= John Bowtell =

English topographer (1753–1813)

John Bowtell (1753–1813) was an English topographer.

==Life==
Bowtell was born in the parish of Holy Trinity, Cambridge, in 1753, became a bookbinder and stationer there. He compiled a history of the town to include the university and Barnwell Priory, keeping it by him unprinted; collected fossils, manuscripts, and other curiosities; and was a member of the London College Youths. He was also an enthusiastic bell-ringer, and in 1788, at Great St.
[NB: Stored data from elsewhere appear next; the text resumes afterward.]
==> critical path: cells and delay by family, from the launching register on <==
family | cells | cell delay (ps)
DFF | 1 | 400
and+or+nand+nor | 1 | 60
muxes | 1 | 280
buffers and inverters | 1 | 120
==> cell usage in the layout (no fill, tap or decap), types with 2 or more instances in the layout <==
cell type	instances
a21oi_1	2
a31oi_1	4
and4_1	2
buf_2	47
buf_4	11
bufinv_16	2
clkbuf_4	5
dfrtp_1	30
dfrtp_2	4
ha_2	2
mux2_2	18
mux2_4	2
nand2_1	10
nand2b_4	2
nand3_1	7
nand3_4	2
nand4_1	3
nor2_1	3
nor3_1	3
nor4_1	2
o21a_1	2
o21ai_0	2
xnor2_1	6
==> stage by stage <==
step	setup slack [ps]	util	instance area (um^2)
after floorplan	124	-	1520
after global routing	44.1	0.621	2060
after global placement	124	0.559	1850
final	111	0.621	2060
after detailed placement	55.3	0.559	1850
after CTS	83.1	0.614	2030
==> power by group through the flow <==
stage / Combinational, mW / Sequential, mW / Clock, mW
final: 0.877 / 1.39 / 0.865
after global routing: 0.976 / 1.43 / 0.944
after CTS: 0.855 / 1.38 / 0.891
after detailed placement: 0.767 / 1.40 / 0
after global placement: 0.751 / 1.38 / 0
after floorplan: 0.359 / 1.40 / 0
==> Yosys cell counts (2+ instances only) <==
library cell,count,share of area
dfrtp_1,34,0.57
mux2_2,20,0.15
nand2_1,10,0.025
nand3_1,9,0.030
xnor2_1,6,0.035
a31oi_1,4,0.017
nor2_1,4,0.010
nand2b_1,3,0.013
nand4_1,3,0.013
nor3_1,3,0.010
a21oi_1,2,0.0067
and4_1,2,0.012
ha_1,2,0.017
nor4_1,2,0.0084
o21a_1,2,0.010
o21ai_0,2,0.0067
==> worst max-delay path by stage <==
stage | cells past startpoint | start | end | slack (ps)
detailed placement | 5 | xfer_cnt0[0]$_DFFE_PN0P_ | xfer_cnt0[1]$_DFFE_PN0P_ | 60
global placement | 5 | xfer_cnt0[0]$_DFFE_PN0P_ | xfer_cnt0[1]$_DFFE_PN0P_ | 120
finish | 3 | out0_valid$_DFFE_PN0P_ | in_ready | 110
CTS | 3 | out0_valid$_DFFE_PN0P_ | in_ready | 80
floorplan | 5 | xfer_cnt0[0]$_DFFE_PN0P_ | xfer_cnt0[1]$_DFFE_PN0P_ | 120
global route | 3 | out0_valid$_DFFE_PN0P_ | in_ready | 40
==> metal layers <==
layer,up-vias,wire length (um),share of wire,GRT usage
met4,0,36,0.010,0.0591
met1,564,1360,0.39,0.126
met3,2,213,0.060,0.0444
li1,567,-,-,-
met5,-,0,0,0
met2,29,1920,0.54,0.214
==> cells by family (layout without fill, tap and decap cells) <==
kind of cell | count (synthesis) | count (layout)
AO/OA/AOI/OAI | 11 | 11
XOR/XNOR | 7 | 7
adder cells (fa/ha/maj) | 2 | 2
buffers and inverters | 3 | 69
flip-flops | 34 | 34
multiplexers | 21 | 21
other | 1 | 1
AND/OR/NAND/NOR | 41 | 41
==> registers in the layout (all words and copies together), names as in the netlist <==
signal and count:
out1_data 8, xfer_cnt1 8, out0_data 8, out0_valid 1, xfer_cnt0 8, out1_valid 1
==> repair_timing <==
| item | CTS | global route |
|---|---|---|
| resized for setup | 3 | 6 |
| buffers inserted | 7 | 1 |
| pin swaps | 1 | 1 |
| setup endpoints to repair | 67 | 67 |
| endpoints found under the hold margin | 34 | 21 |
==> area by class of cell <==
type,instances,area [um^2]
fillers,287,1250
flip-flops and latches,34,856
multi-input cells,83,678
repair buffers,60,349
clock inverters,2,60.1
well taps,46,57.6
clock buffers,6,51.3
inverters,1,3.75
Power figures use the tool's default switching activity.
Mary's, Cambridge, he rang on the 30-cwt. tenor bell as many as 6,609 harmonious changes 'in the method of bob maximus, generally termed "twelve-in."'

==Death and legacy==
Bowtell had no family, and dying on 1 December 1813, aged 60, he made the following important bequests for the benefit of Cambridge: £7,000. to enlarge Addenbrooke's Hospital; £1,000. to repair Holy Trinity; £500. to repair St. Michael's; £500. to apprentice boys belonging to Hobson's workhouse; and his 'History of the Town' and other manuscripts, his books, his fossils, and curiosities, to Downing College. He was buried at St. Michael's, where the Addenbrooke's Hospital governors erected a tablet to his memory. The governors also placed a portrait of him in their court-room.